Property of Mr. and Mrs. Bert Geller, Lawrence, Long Island | Architect: Marcel Breuer
Three small boys, the oldest of them seven, are indirectly responsible for the plan of one of the most successful modern houses built since the war. At Lawrence, Long Island, the house which architect Marcel Breuer created for Mr. and Mrs. Bert Geller's family, and most of all for their three children, is a cogent case for the modern approach to design.
This is tomorrow's house built today. It is important because it is brand new thinking, realized in wood and stone. Its architect is a realist. He knows that children are noisy and that parents want quiet, so he has planned a house where two generations can live intimately but not in a heap. He understands that servants are scarce, so he has geared the house to require a minimum of upkeep. Hungarian- born Breuer understands the American passion for the sun, and has at his fingers" ends all the accepted tenets about indoor-outdoor living. He is sensitive to the qualities of materials, knows how simple things like fieldstone and cedar siding. when they are juxtaposed, can set each other off excitingly. He works in restrained, natural colors, interrupting them suddenly, sharply, with flashes of primary reds, yellows and blues.

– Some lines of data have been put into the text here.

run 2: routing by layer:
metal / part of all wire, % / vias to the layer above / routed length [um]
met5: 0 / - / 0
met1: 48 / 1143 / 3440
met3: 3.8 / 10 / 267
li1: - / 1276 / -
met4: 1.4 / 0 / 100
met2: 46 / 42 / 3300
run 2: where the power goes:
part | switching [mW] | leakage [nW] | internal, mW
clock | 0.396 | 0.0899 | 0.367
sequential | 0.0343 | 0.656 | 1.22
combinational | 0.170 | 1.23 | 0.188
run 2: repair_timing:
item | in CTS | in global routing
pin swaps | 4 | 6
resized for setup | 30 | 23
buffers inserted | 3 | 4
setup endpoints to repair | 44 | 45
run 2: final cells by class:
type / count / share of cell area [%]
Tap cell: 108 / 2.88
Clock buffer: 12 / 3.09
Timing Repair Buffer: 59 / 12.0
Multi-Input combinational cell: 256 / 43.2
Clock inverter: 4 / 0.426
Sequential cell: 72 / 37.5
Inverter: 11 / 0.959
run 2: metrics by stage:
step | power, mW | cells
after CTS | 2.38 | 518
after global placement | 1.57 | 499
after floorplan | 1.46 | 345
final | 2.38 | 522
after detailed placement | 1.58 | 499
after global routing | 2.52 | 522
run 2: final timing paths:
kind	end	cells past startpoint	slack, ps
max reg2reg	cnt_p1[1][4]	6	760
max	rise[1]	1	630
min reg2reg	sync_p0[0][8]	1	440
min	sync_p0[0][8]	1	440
[config.mk]
export PLATFORM = sky130hd
export DESIGN_NAME = tile_board_scheduler_flat
export DESIGN_NICKNAME = d
export VERILOG_FILES = /design/src/rtl/tile_board_scheduler_if.sv /design/src/rtl/tile_board_scheduler.sv /design/src/flat_wrapper.sv
export SDC_FILE = /design/constraint.sdc
export NUM_CORES = 2
export LEC_CHECK = 0
export CAP_MARGIN = 15
export CORE_AREA = 2 2 253 255
export CTS_CLUSTER_SIZE = 20
export DETAILED_ROUTE_END_ITERATION = 8
export DIE_AREA = 0 0 255 257
export MAX_ROUTING_LAYER = met4
export PLACE_DENSITY = 0.74
export SYNTH_ARGS = -nofsm -noshare
export SYNTH_HDL_FRONTEND = slang
export SYNTH_SLANG_ARGS = --single-unit
[constraint.sdc]
create_clock -name clk -period 4.23 [get_ports clk]
set_input_delay 0.6345 -clock clk [delete_from_list [all_inputs] [get_ports clk]]
set_output_delay 0.6345 -clock clk [all_outputs]
set_load 0.05 [all_outputs]
[src/rtl/tile_board_scheduler_if.sv]
// Handshake and video-lookup signals between game logic, the VGA timing
// generator and the tile board scheduler.
interface tile_board_scheduler_if;
  logic [9:0] VGA_row;
  logic [9:0] VGA_col;
  logic       wr_req;
  logic [3:0] wr_x;
  logic [4:0] wr_y;
  logic [2:0] wr_color;
  logic       wr_ack;
  logic       clear_req;
  logic       clear_ack;
  logic       tile_valid;
  logic [2:0] tile_color;
  logic       frame_start;
  logic       busy;
  logic       fifo_full;

  modport master (
    output VGA_row, VGA_col, wr_req, wr_x, wr_y, wr_color, clear_req,
    input  wr_ack, clear_ack, tile_valid, tile_color, frame_start, busy, fifo_full
  );

  modport slave (
    input  VGA_row, VGA_col, wr_req, wr_x, wr_y, wr_color, clear_req,
    output wr_ack, clear_ack, tile_valid, tile_color, frame_start, busy, fifo_full
  );
endinterface

[src/rtl/tile_board_scheduler.sv]
// 10x20 tile board: tile writes and clears are queued and committed only in
// vertical blanking; active video gets a registered per-pixel tile colour.
module tile_board_scheduler #(
  parameter int FIFO_DEPTH = 4,
  parameter int ORIGIN_ROW = 60,
  parameter int ORIGIN_COL = 240,
  parameter int TILE_H     = 20,
  parameter int TILE_W     = 16
) (
  input  logic                    clk,
  input  logic                    reset_n,
  tile_board_scheduler_if.slave   bus
);

  localparam int PW     = $clog2(FIFO_DEPTH);
  localparam int CW     = PW + 1;
  localparam int NTILES = 200;
  localparam logic [9:0] ROW_ORG = 10'(ORIGIN_ROW);
  localparam logic [9:0] COL_ORG = 10'(ORIGIN_COL);
  localparam logic [9:0] ROW_END = 10'(ORIGIN_ROW + 20 * TILE_H);
  localparam logic [9:0] COL_END = 10'(ORIGIN_COL + 10 * TILE_W);

  typedef enum logic [1:0] {
    ST_IDLE  = 2'd0,
    ST_CLEAR = 2'd1,
    ST_DRAIN = 2'd2
  } state_t;

  logic [2:0]    board_r [NTILES];
  logic [11:0]   fifo_r  [FIFO_DEPTH];
  logic [PW-1:0] rd_ptr_r, wr_ptr_r;
  logic [CW-1:0] count_r;
  logic          clear_pending_r;
  state_t        state_r, state_s;
  logic [7:0]    clr_addr_r;
  logic          vblank_d_r;
  logic          prev_480_r;
  logic          tile_valid_r;
  logic [2:0]    tile_color_r;

  logic          vblank_s, vb_start_s, full_s, push_s, pop_s, clr_ack_s;
  logic          clr_we_s, clr_enter_s;
  logic [3:0]    pop_x_s;
  logic [4:0]    pop_y_s;
  logic [2:0]    pop_c_s;
  logic          pop_ok_s;
  logic [7:0]    pop_addr_s;
  logic          inside_s;
  logic [9:0]    row_off_s, col_off_s;
  logic [4:0]    ty_s;
  logic [3:0]    tx_s;
  logic [7:0]    look_addr_s;

  assign vblank_s    = bus.VGA_row >= 10'd480;
  assign vb_start_s  = vblank_s && !vblank_d_r;
  assign full_s      = count_r == CW'(FIFO_DEPTH);
  assign push_s      = bus.wr_req && !full_s;
  assign clr_ack_s   = bus.clear_req && !clear_pending_r;
  assign clr_enter_s = (state_r == ST_IDLE) && (state_s == ST_CLEAR);

  assign bus.wr_ack      = push_s;
  assign bus.clear_ack   = clr_ack_s;
  assign bus.fifo_full   = full_s;
  assign bus.busy        = state_r != ST_IDLE;
  assign bus.frame_start = (bus.VGA_row == 10'd480) && !prev_480_r;
  assign bus.tile_valid  = tile_valid_r;
  assign bus.tile_color  = tile_color_r;

  assign pop_x_s    = fifo_r[rd_ptr_r][11:8];
  assign pop_y_s    = fifo_r[rd_ptr_r][7:3];
  assign pop_c_s    = fifo_r[rd_ptr_r][2:0];
  assign pop_ok_s   = (pop_x_s <= 4'd9) && (pop_y_s <= 5'd19);
  assign pop_addr_s = 8'(pop_y_s) * 8'd10 + 8'(pop_x_s);

  // Pixel-to-tile mapping; the address is forced to 0 outside the board
  assign inside_s    = (bus.VGA_row >= ROW_ORG) && (bus.VGA_row < ROW_END) &&
                       (bus.VGA_col >= COL_ORG) && (bus.VGA_col < COL_END);
  assign row_off_s   = bus.VGA_row - ROW_ORG;
  assign col_off_s   = bus.VGA_col - COL_ORG;
  assign ty_s        = 5'(row_off_s / 10'(TILE_H));
  assign tx_s        = 4'(col_off_s / 10'(TILE_W));
  assign look_addr_s = inside_s ? (8'(ty_s) * 8'd10 + 8'(tx_s)) : 8'd0;

  // Next-state and per-cycle commit strobes
  always_comb begin
    state_s  = state_r;
    clr_we_s = 1'b0;
    pop_s    = 1'b0;
    case (state_r)
      ST_IDLE: begin
        if (vb_start_s && clear_pending_r) begin
          state_s = ST_CLEAR;
        end else if (vb_start_s && (count_r != CW'(0))) begin
          state_s = ST_DRAIN;
        end else begin
          state_s = ST_IDLE;
        end
      end
      ST_CLEAR: begin
        clr_we_s = 1'b1;
        if (clr_addr_r == 8'd199) begin
          // A push landing in the final clear cycle is still drained this frame
          if ((count_r != CW'(0)) || push_s) begin
            state_s = ST_DRAIN;
          end else begin
            state_s = ST_IDLE;
          end
        end else begin
          state_s = ST_CLEAR;
        end
      end
      ST_DRAIN: begin
        if (vblank_s && (count_r != CW'(0))) begin
          pop_s = 1'b1;
          if ((count_r == CW'(1)) && !push_s) begin
            state_s = ST_IDLE;
          end else begin
            state_s = ST_DRAIN;
          end
        end else begin
          state_s = ST_IDLE;
        end
      end
      default: state_s = ST_IDLE;
    endcase
  end

  // State, clear sweep address, clear flag and vblank/row history
  always_ff @(posedge clk or negedge reset_n) begin
    if (!reset_n) begin
      state_r         <= ST_IDLE;
      clr_addr_r      <= 8'd0;
      clear_pending_r <= 1'b0;
      vblank_d_r      <= 1'b1;
      prev_480_r      <= 1'b1;
    end else begin
      state_r    <= state_s;
      vblank_d_r <= vblank_s;
      prev_480_r <= bus.VGA_row == 10'd480;
      if (state_r == ST_CLEAR) begin
        clr_addr_r <= (clr_addr_r == 8'd199) ? 8'd0 : clr_addr_r + 8'd1;
      end else begin
        clr_addr_r <= 8'd0;
      end
      if (clr_enter_s) begin
        clear_pending_r <= 1'b0;
      end else if (clr_ack_s) begin
        clear_pending_r <= 1'b1;
      end else begin
        clear_pending_r <= clear_pending_r;
      end
    end
  end

  // Write FIFO storage, pointers and occupancy
  always_ff @(posedge clk or negedge reset_n) begin
    if (!reset_n) begin
      for (int i = 0; i < FIFO_DEPTH; i++) fifo_r[i] <= 12'd0;
      rd_ptr_r <= PW'(0);
      wr_ptr_r <= PW'(0);
      count_r  <= CW'(0);
    end else begin
      if (push_s) begin
        fifo_r[wr_ptr_r] <= {bus.wr_x, bus.wr_y, bus.wr_color};
        wr_ptr_r         <= wr_ptr_r + PW'(1);
      end
      if (pop_s) begin
        rd_ptr_r <= rd_ptr_r + PW'(1);
      end
      case ({push_s, pop_s})
        2'b10:   count_r <= count_r + CW'(1);
        2'b01:   count_r <= count_r - CW'(1);
        default: count_r <= count_r;
      endcase
    end
  end

  // Board commits: clear sweep has priority, out-of-range pops are dropped
  always_ff @(posedge clk or negedge reset_n) begin
    if (!reset_n) begin
      for (int i = 0; i < NTILES; i++) board_r[i] <= 3'd0;
    end else if (clr_we_s) begin
      board_r[clr_addr_r] <= 3'd0;
    end else if (pop_s && pop_ok_s) begin
      board_r[pop_addr_s] <= pop_c_s;
    end
  end

  // Registered lookup result for the pixel mux
  always_ff @(posedge clk or negedge reset_n) begin
    if (!reset_n) begin
      tile_valid_r <= 1'b0;
      tile_color_r <= 3'd0;
    end else begin
      tile_valid_r <= inside_s;
      tile_color_r <= inside_s ? board_r[look_addr_s] : 3'd0;
    end
  end

endmodule
`config.mk`:
```
export PLATFORM = sky130hd
export DESIGN_NAME = led_sequencer
export DESIGN_NICKNAME = d
export VERILOG_FILES = /design/src/rtl/led_sequencer.sv
export SDC_FILE = /design/constraint.sdc
export NUM_CORES = 1
export LEC_CHECK = 0
export ABC_AREA = 1
export CAP_MARGIN = 20
export CORE_MARGIN = 4
export CORE_UTILIZATION = 54
export CTS_BUF_LIST = sky130_fd_sc_hd__clkbuf_2 sky130_fd_sc_hd__clkbuf_4 sky130_fd_sc_hd__clkbuf_8
export DETAILED_ROUTE_END_ITERATION = 6
export PLACE_DENSITY = 0.81
export REMOVE_ABC_BUFFERS = 1
export SYNTH_ARGS = -nofsm -noshare
export SYNTH_HDL_FRONTEND = slang
export SYNTH_SLANG_ARGS = --single-unit
```
`constraint.sdc`:
```
create_clock -name clk -period 1.53 [get_ports clk]
set_input_delay 0.153 -clock clk [delete_from_list [all_inputs] [get_ports clk]]
set_output_delay 0.153 -clock clk [all_outputs]
set_load 0.05 [all_outputs]
```
`src/rtl/led_sequencer.sv`:
```
// One-hot LED position sequencer: rotate-left/right, bounce, freeze.
// Bounce mode and its direction flop exist only with LED_SEQ_BOUNCE_EN.
module led_sequencer #(
    parameter int N_LED    = 8,
    parameter int STEP_DIV = 600
) (
    input  logic                     clk,
    input  logic                     rst_n,
    input  logic                     en,
    input  logic [1:0]               mode,
    input  logic                     step_now,
    output logic [N_LED-1:0]         led_select,
    output logic [$clog2(N_LED)-1:0] led_pos,
    output logic                     step_pulse
);

    localparam int PW = $clog2(N_LED);
    localparam int CW = $clog2(STEP_DIV + 1);

    localparam logic [PW-1:0] POS_MAX  = PW'(N_LED - 1);
    localparam logic [CW-1:0] CNT_LAST = CW'(STEP_DIV - 1);

    typedef enum logic [1:0] {
        M_ROL = 2'b00,
        M_ROR = 2'b01,
        M_BNC = 2'b10,
        M_FRZ = 2'b11
    } mode_e;

    mode_e mode_s;

    logic [CW-1:0]    cnt_q, cnt_d;
    logic [PW-1:0]    pos_q, pos_d;
    logic [N_LED-1:0] sel_q, sel_d;
    logic             pulse_q, pulse_d;
    logic             step;
    logic [PW-1:0]    pos_up, pos_dn;

    assign mode_s = mode_e'(mode);

    // Wrapping neighbours of the current position
    assign pos_up = (pos_q == POS_MAX) ? '0 : pos_q + PW'(1);
    assign pos_dn = (pos_q == '0) ? POS_MAX : pos_q - PW'(1);

    always_comb begin
        cnt_d = cnt_q;
        step  = 1'b0;
        if (step_now) begin
            cnt_d = '0;
            step  = 1'b1;
        end else if (en) begin
            if (cnt_q == CNT_LAST) begin
                cnt_d = '0;
                step  = 1'b1;
            end else begin
                cnt_d = cnt_q + CW'(1);
            end
        end
    end

`ifdef LED_SEQ_BOUNCE_EN
    logic dir_q, dir_d;

    always_comb begin
        pos_d = pos_q;
        dir_d = dir_q;
        if (step) begin
            unique case (mode_s)
                M_ROL: pos_d = pos_up;
                M_ROR: pos_d = pos_dn;
                M_BNC: begin
                    if (dir_q && pos_q == POS_MAX) begin
                        dir_d = 1'b0;
                        pos_d = POS_MAX - PW'(1);
                    end else if (!dir_q && pos_q == '0) begin
                        dir_d = 1'b1;
                        pos_d = PW'(1);
                    end else if (dir_q) begin
                        pos_d = pos_q + PW'(1);
                    end else begin
                        pos_d = pos_q - PW'(1);
                    end
                end
                M_FRZ: pos_d = pos_q;
                default: pos_d = pos_q;
            endcase
        end
    end

    always_ff @(posedge clk) begin
        if (!rst_n) begin
            dir_q <= 1'b1;
        end else begin
            dir_q <= dir_d;
        end
    end
`else
    // Without bounce support, mode 10 behaves as rotate-left
    always_comb begin
        pos_d = pos_q;
        if (step) begin
            unique case (mode_s)
                M_ROL: pos_d = pos_up;
                M_ROR: pos_d = pos_dn;
                M_BNC: pos_d = pos_up;
                M_FRZ: pos_d = pos_q;
                default: pos_d = pos_q;
            endcase
        end
    end
`endif

    always_comb begin
        sel_d   = N_LED'(1) << pos_d;
        pulse_d = step;
    end

    always_ff @(posedge clk) begin
        if (!rst_n) begin
            cnt_q   <= '0;
            pos_q   <= '0;
            sel_q   <= N_LED'(1);
            pulse_q <= 1'b0;
        end else begin
            cnt_q   <= cnt_d;
            pos_q   <= pos_d;
            sel_q   <= sel_d;
            pulse_q <= pulse_d;
        end
    end

    assign led_select = sel_q;
    assign led_pos    = pos_q;
    assign step_pulse = pulse_q;

endmodule

```
==> results.cfg, run 1 <==
[run_status]
status = finished, final reports clean

[global_route]
antenna_found_initial = 0
grt_pass1_wl_um = 3860
grt_max_degree = 13
overflow = 0
grt_pass1_vias = 943
grt_use_total = 0.191

[cells_and_area]
final_layout_size_suffix_gt1_frac = 0.382
fin_nets = 182
n_antenna_cell = 0
final_util = 0.775
syn2layout_area_growth_pct = 30.1
layout.cells.most_common_list = nand2_1 (22), nor2_1 (22), buf_4 (21)
stdcell_area_um2 = 1410

[worst_hold_path]
hp-class = reg2reg
min_from = cnt_q[8]
hold-path-cell-count = 2
holdPathEnd = cnt_q[8]

[pwr]
totalPowerFinal_w = 0.00122
ir_drop_v = 0.000542
power.static_leakage_nw = 0.603
powerDensity_nw_per_um2 = 866

[worst_setup_path]
cp.arrival_ns = 1.68
cp_max_fo = 7
cp-start-kind = register
criticalPathCategory = reg2reg
reg2reg_slack_ns = 0.11
reg2reg_to = led_select[4]
cp-end-kind = register
r2r_cells = 9
reg2reg_from = cnt_q[0]
worst_ep_required_time_ns = 1.78

[detailed_routing]
vias = 980
postRouteAntennaNets = 0
routed_wl_um = 2260
post_drt_wl_per_cell_um = 11.6
first_iter_violations = 19
first_pass_iters = 4
vias_per_cell = 5.03
drcViolationCount = 0

[clock_network]
clkSlewWorstSetupHoldPaths_ns = 0.12
clock_latency_ns = 0.30
cts_tree = built
htree_levels = 1
clk_path_buf_depth = 2
cts_buffers = 3
cts-root-buf = clkbuf_4
clock-sinks = 22

[floorplanning]
fp.dieH_um = 52.8
dieArea_um2 = 2790
die_w_um = 52.8
io-pin-count = 18
rows = 15
initial_core_util = 0.595
coreArea_um2 = 1820

[sta]
hold_viol = 0
rsz0062_at_grt = no
max_slew_margin = 0.830
tightest_slew_ns = 0.255
final.setup_skew_ns = 0.00127
post-route-min-period_ns = 1.42
max_freq_mhz = 703
fin_setup_tns_ns = 0
finalCritPeriodShare = 0.929
setup_viol = 0
slew_viol_final = 0

[logic_synthesis]
avgSynthCellArea_um2 = 7.74
yosys_warnings = 0
synthCells = 140
synth_ff_type = dfxtp_1
synth_edf_count = 0
ys_seq_area_frac = 0.406
syn-cell-area_um2 = 1080
synthArstFlopShare = 0
ys_ff_latch = 22
synth.distinct_cells = 21

[place]
routabilityCongestion = 0.798
post_dp_cell_area_um2 = 1320
dp_hpwl_um = 1790
io_buffers = 17

[flow_run]
drv_cap = 0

All of these factors, taken separately, do not in themselves equal an important house. It is the way in which they have been interrelated which is the secret of the success of the Geller house. As if he had used a pair of giant scissors, Marcel Breuer has taken what is at heart a two-story-and-basement house, cut its stories apart and set them in a spreading, wing-like pattern on the soil of Long Island. This is a complete departure from the old-fashioned bungalow, where bedrooms radiated at random from the main living rooms. Here, the living-dining-service floor is in one wing; the family's floor is a separate unit connected by the entry hall; carport, storage room and guest bedrooms are in a building of their own, adjacent to the main house. Mr. Breuer's own, technical description of the plan is that it is "bi-nuclear, composed of two distinct entities, with a satellite building."